For these reasons I am very much inclined to characterize NHST as fixed-α significance testing. But using fixed-α in combination with an evidential interpretation of p-values leads to logical inconsistencies. (As always, I assume that being logically consistent is one of the characteristics of doing science, but maybe you disagree). Note, by the way, that I am talking about the p-value as measure of evidence against the nil-hypothesis, and not about the p-value as test statistic. (But remember that proper use of the p-value as test statistic requires being able to specify a non-nil alternative hypothesis). 

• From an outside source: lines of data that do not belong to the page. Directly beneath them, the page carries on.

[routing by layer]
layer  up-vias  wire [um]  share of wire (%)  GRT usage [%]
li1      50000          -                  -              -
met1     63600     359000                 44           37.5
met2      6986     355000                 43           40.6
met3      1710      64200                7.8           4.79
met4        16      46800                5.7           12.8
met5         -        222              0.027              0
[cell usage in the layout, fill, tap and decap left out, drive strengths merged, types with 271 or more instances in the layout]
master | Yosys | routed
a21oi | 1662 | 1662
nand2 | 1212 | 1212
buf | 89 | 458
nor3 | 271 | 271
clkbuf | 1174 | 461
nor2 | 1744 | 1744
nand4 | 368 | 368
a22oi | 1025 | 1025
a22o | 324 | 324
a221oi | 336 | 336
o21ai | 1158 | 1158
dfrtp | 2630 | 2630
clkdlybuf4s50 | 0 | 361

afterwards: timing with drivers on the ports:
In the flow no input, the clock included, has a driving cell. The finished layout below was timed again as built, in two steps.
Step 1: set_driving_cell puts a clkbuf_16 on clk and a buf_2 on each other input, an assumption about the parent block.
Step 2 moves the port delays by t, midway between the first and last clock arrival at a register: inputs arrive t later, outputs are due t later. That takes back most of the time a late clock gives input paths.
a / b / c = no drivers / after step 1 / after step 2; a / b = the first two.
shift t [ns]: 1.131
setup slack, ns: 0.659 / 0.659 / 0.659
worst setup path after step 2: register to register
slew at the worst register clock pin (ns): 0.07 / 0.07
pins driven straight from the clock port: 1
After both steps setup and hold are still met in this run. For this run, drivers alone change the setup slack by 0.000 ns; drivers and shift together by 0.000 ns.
This design comes from an exercise in tuning for a short achievable clock period and few clock cycles on the open sky130 flow, not from production work.
Where RTL was checked, it was by simulation tests only, not by an equivalence proof against the original.
Only the layout flow was run in run 2; the RTL was not checked for function there.
Power and IR drop assume default switching activity.

### run.sh
#!/bin/bash
# synth_recipe.tcl (not shown) runs the flow's synth.tcl, then flattens the netlist and writes it again
# the make line also repeats each setting of config.mk as NAME=value (left out here)
make -C /OpenROAD-flow-scripts/flow DESIGN_CONFIG=/design/flow/config.mk WORK_HOME=/design/flow/orfs CLKGATE_MAP_FILE= SYNTH_SCRIPT=/design/flow/synth_recipe.tcl finish
### config.mk
export PLATFORM = sky130hd
export DESIGN_NAME = MultiCPU
export DESIGN_NICKNAME = MultiCPU
export VERILOG_FILES = /design/flow/design.v
export SDC_FILE = /design/flow/constraint.sdc
export NUM_CORES = 8
export LEC_CHECK = 0
export CAP_MARGIN = 30
export CORE_MARGIN = 2
export CORE_UTILIZATION = 40
export SLEW_MARGIN = 30
### constraint.sdc
create_clock -name core_clock -period 13.0 [get_ports {clk}]
set_input_delay 2.6000 -clock core_clock [delete_from_list [all_inputs] [get_ports {clk}]]
set_output_delay 2.6000 -clock core_clock [all_outputs]
set_load 0.01 [all_outputs]
### design.v
`timescale 1ns / 1ps
module MultiCPU(
    input clk,
    input reset,
    input [31:0] Data_in,
    output mem_w,
    output [2:0] RAMCtrl,
    output [31:0] Data_out,
    output [31:0] Addr_out
    );
    localparam NL = 128;
    integer i;
    reg  [31:0] pcF;
    reg  [10:0] fa;                  
    reg         vD;
    reg  [31:0] irD, pcD, pnD;
    reg  [1:0]  ctrD;
    reg         vE;
    reg  [4:0]  rdE;
    reg  [31:0] opA, opB, immE, tgtE, dataE, pnE, fallE;
    reg         fA, fB;
    reg         oAdd, oSub, oAnd, oOr, oXor, oNor, oSlt, oSltu, oSll, oSr, oImm, sraE;
    reg         ldE, stE;
    reg  [2:0]  ctlE;
    reg         bEq, bNe, bGez, bAlw, bJr;
    reg  [6:0]  pidxE;
    reg  [1:0]  ctrE;
    reg  [4:0]  rdW;
    reg  [31:0] resW;
    reg  [32*32-1:0] rf;             
    reg  [NL-1:0]    cval;
    reg  [32*NL-1:0] cdat;
    reg  [4*NL-1:0]  ctag;
    reg  [NL-1:0]    cctl;           
    reg  [2*NL-1:0]  cctr;           
    reg  [11*NL-1:0] ctgt;           
    wire [6:0]  ix    = pcF[7:1];
    wire        hitC  = cval[ix] && (ctag[ix*4 +: 4] == pcF[11:8]);
    wire        memE  = ldE | stE;
    wire        byp   = !memE && (fa == pcF[11:1]);
    wire        avail = hitC | byp;
    wire [31:0] instF = hitC ? cdat[ix*32 +: 32] : Data_in;
    wire        ptF   = hitC & cctl[ix] & cctr[ix*2+1];
    wire [31:0] pc2F  = pcF + 32'd2;
    wire [31:0] pnF   = ptF ? {pcF[31:12], ctgt[ix*11 +: 11], 1'b0} : pc2F;
    wire [6:0]  fix   = fa[6:0];
    wire        fpres = cval[fix] && (ctag[fix*4 +: 4] == fa[10:7]);
    wire        fillEn = !memE && !fpres;
    wire [5:0]  dop   = Data_in[31:26];
    wire        dBr   = (dop == 6'h04) | (dop == 6'h05) | (dop == 6'h01);
    wire        dJ    = (dop == 6'h02) | (dop == 6'h03);
    wire        dJr   = (dop == 6'h00) && (Data_in[5:1] == 5'b00100);
    wire        pdCtl = dBr | dJ | dJr;
    wire [1:0]  pdCtr = dJ ? 2'b11 : dBr ? (Data_in[15] ? 2'b10 : 2'b01) : 2'b00;
    wire [10:0] pdTgt = dJ ? Data_in[10:0] : (fa + 11'd1 + Data_in[10:0]);
    wire [5:0]  op  = irD[31:26];
    wire [5:0]  fn  = irD[5:0];
    wire [4:0]  rs  = irD[25:21];
    wire [4:0]  rt  = irD[20:16];
    wire [4:0]  rd  = irD[15:11];
    wire [4:0]  sa  = irD[10:6];
    wire [15:0] imm = irD[15:0];
    wire [31:0] simm = {{16{imm[15]}}, imm};
    wire isR    = (op == 6'h00);
    wire isJr   = isR && (fn[5:1] == 5'b00100);      
    wire isJalr = isR && (fn == 6'h09);
    wire isSh   = isR && ((fn == 6'h00) || (fn == 6'h02) || (fn == 6'h03));
    wire isRalu = isR && !isJr;
    wire isIalu = (op == 6'h08) || (op == 6'h0A) || (op == 6'h0B) ||
                  (op == 6'h0C) || (op == 6'h0D) || (op == 6'h0E);
    wire isLui  = (op == 6'h0F);
    wire isLd   = (op[5:3] == 3'b100);
    wire isSt   = (op[5:3] == 3'b101);
    wire isBeq  = (op == 6'h04);
    wire isBne  = (op == 6'h05);
    wire isBgez = (op == 6'h01);
    wire isJ    = (op == 6'h02);
    wire isJal  = (op == 6'h03);
    wire isBr   = isBeq | isBne | isBgez;
    wire [4:0] dst = isRalu ? rd :
                     (isIalu | isLui | isLd) ? rt :
                     (isJal | isJalr | isBgez) ? 5'd31 : 5'd0;
    wire [31:0] rfA = rf[rs*32 +: 32];
    wire [31:0] rfB = rf[rt*32 +: 32];
    wire [31:0] rsV = (rdW != 5'd0 && rdW == rs) ? resW : rfA;
    wire [31:0] rtV = (rdW != 5'd0 && rdW == rt) ? resW : rfB;
    wire hitEs = (rdE != 5'd0) && (rdE == rs);
    wire hitEt = (rdE != 5'd0) && (rdE == rt);
    wire stall = vD && (isLd | isSt | isJr) && (hitEs || (isJr && hitEt));
    wire [31:0] agu  = rsV + (isJr ? rtV : simm);
    wire [31:0] pc2D = pcD + 32'd2;
    wire [31:0] btgt = {pcD[31:1], 1'b1} + {simm[30:0], 1'b1};
    wire [31:0] jtgt = {pc2D[31:27], irD[25:0], 1'b0};
    wire [31:0] tgtD = (isJ | isJal) ? jtgt : isBr ? btgt : agu;
    reg  [2:0] ctlD;
    always @(*) begin
        case (op[2:0])
            3'b011: ctlD = 3'b000;       
            3'b010: ctlD = 3'b001;       
            3'b001: ctlD = 3'b111;       
            3'b000: ctlD = 3'b110;       
            3'b101: ctlD = 3'b101;       
            3'b100: ctlD = 3'b100;       
            default: ctlD = 3'b000;
        endcase
    end
    reg dAdd, dSub, dAnd, dOr, dXor, dNor, dSlt, dSltu, dSll, dSr, dSra;
    always @(*) begin
        {dAdd, dSub, dAnd, dOr, dXor, dNor, dSlt, dSltu, dSll, dSr, dSra} = 11'b0;
        if (isRalu) begin
            case (fn)
                6'h22: dSub = 1'b1;
                6'h24: dAnd = 1'b1;
                6'h25: dOr  = 1'b1;
                6'h26: dXor = 1'b1;
                6'h27: dNor = 1'b1;
                6'h2A: dSlt = 1'b1;
                6'h2B: dSltu = 1'b1;
                6'h04, 6'h00: dSll = 1'b1;
                6'h06, 6'h02: dSr = 1'b1;
                6'h07, 6'h03: begin dSr = 1'b1; dSra = 1'b1; end
                default: dAdd = 1'b1;
            endcase
        end else if (isIalu) begin
            case (op)
                6'h0A: dSlt = 1'b1;
                6'h0B: dSltu = 1'b1;
                6'h0C: dAnd = 1'b1;
                6'h0D: dOr  = 1'b1;
                6'h0E: dXor = 1'b1;
                default: dAdd = 1'b1;
            endcase
        end
    end
    wire [31:0] A = fA ? resW : opA;
    wire [31:0] B = fB ? resW : opB;
    wire [31:0] sumAB = A + B;
    wire [32:0] difAB = {1'b0, A} - {1'b0, B};
    wire        ltu   = difAB[32];
    wire        lts   = (A[31] ^ B[31]) ? A[31] : difAB[31];
    wire        big   = |B[31:5];
    wire [31:0] shl   = big ? 32'd0 : (A << B[4:0]);
    wire        fill  = sraE & A[31];
    wire [63:0] srw   = {{32{fill}}, A} >> B[4:0];
    wire [31:0] shr   = big ? {32{fill}} : srw[31:0];
    wire [31:0] aluR  = ({32{oAdd}} & sumAB) | ({32{oSub}} & difAB[31:0]) |
                        ({32{oAnd}} & (A & B)) | ({32{oOr}} & (A | B)) |
                        ({32{oXor}} & (A ^ B)) | ({32{oNor}} & ~(A | B)) |
                        {31'd0, (oSlt & lts) | (oSltu & ltu)} |
                        ({32{oSll}} & shl) | ({32{oSr}} & shr) |
                        ({32{oImm}} & immE);
    wire [31:0] resE  = ldE ? Data_in : aluR;
    wire        eqAB  = (A == B);
    wire        taken = bAlw | (bEq & eqAB) | (bNe & ~eqAB) | (bGez & ~A[31]);
    wire        eqT   = (tgtE == pnE);
    wire        eqF   = (fallE == pnE);
    wire        misp  = vE & (taken ? ~eqT : ~eqF);
    wire [31:0] redir = taken ? tgtE : fallE;
    wire        updEn = bEq | bNe | bGez | bJr;
    wire [1:0]  updCtr = bJr ? 2'b11 :
                         taken ? ((ctrE == 2'b11) ? 2'b11 : ctrE + 2'd1) :
                                 ((ctrE == 2'b00) ? 2'b00 : ctrE - 2'd1);
    assign Addr_out = memE ? tgtE : {20'd0, fa, 1'b0};
    assign RAMCtrl  = memE ? ctlE : 3'b000;
    assign mem_w    = stE;
    assign Data_out = dataE;
    wire goE = vD && !stall && !misp;
    always @(posedge clk or posedge reset) begin
        if (reset) begin
            pcF <= 32'd0;
            fa  <= 11'd0;
            vD  <= 1'b0;
            vE  <= 1'b0;
            rdE <= 5'd0;
            ldE <= 1'b0;
            stE <= 1'b0;
            bEq <= 1'b0; bNe <= 1'b0; bGez <= 1'b0; bAlw <= 1'b0; bJr <= 1'b0;
            rdW <= 5'd0;
            cval <= {NL{1'b0}};
            rf  <= {32*32{1'b0}};
        end else begin
            if (misp) begin
                vD  <= 1'b0;
                pcF <= redir;
            end else if (!stall) begin
                vD  <= avail;
                if (avail) pcF <= pnF;
            end
            if (misp)
                fa <= redir[11:1];
            else if (!hitC && !byp)
                fa <= pcF[11:1];
            else if (!memE && ((fa - pcF[11:1]) < 11'd64))
                fa <= fa + 11'd1;
            if (fillEn) cval[fix] <= 1'b1;
            vE  <= goE;
            rdE <= goE ? dst : 5'd0;
            ldE <= goE & isLd;
            stE <= goE & isSt;
            bEq <= goE & isBeq;
            bNe <= goE & isBne;
            bGez <= goE & isBgez;
            bAlw <= goE & (isJ | isJal | isJr);
            bJr <= goE & isJr;
            rdW <= rdE;
            for (i = 1; i < 32; i = i + 1)
                if (rdW == i) rf[i*32 +: 32] <= resW;
        end
    end
    always @(posedge clk) begin
        if (!stall) begin
            irD  <= instF;
            pcD  <= pcF;
            pnD  <= pnF;
            ctrD <= hitC ? cctr[ix*2 +: 2] : pdCtr;
        end
        opA   <= rsV;
        opB   <= isSh ? {27'd0, sa} : isIalu ? simm : rtV;
        fA    <= hitEs;
        fB    <= hitEt && !(isSh | isIalu);
        immE  <= isLui ? {imm, 16'd0} : pc2D;
        oImm  <= isLui | isJal | isJalr | isBgez;
        oAdd  <= dAdd; oSub <= dSub; oAnd <= dAnd; oOr <= dOr; oXor <= dXor; oNor <= dNor;
        oSlt  <= dSlt; oSltu <= dSltu; oSll <= dSll; oSr <= dSr; sraE <= dSra;
        tgtE  <= tgtD;
        dataE <= hitEt ? resE : rtV;
        ctlE  <= ctlD;
        pnE   <= pnD;
        fallE <= pc2D;
        pidxE <= pcD[7:1];
        ctrE  <= ctrD;
        resW  <= resE;
        for (i = 0; i < NL; i = i + 1) begin
            if (fillEn && fix == i) begin
                cdat[i*32 +: 32] <= Data_in;
                ctag[i*4 +: 4]   <= fa[10:7];
                cctl[i]          <= pdCtl;
                cctr[i*2 +: 2]   <= pdCtr;
                ctgt[i*11 +: 11] <= pdTgt;
            end else if (updEn && pidxE == i) begin
                cctr[i*2 +: 2]   <= updCtr;
                if (bJr) ctgt[i*11 +: 11] <= tgtE[11:1];
            end
        end
    end
endmodule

One of the logical inconsistencies is that α and the p-value-as-evidence involve contradictory conceptualisations of probability.  In terms of p-values, α is simply the probability that the p-value is smaller than .05 (the usual criterion) assuming the nil-hypothesis is true. That probability follows deductively from the specification of the null-hypothesis (including, of course,  the statistical model underlying it). Note that α is completely independent of actually realized results: it an assertion about the p-value assuming repeated sampling from the null-population; α is about the test-procedure and not about actual data.
But the p-value-as-evidence against the null is not the result of deductive reasoning, but of inductive reasoning. The p-value is not a probability associated with the test-procedure. It is a random variable the value of which depends on the actual data, the null-value and the statistical model. Crucially, from a single realized result (a p-value) an inference is made about a probability distribution. But this is inconsistent with the frequency interpretation of probability that underlies the conceptualisation of α, because under this interpretation no probability statement can be made about realized single results (except that the probability is 100% that it happened) or about an unrealized single result (that probability is 0 if it does not happen or 1.0 if it happens).  To make the point: using p-value-as-evidence and (fixed)-α requires both believing that probability statements can be made on the basis of a single result and believing that that is impossible.  So, it boils down to believing that both A and not-A are true. 
To me, logical inconsistencies like these disqualify NHST as a scientific means of statistical inference. I repeat that this is because I believe that doing science entails being logically consistent. Assuming or believing that A and not-A are both true, is not an example of logical consistency.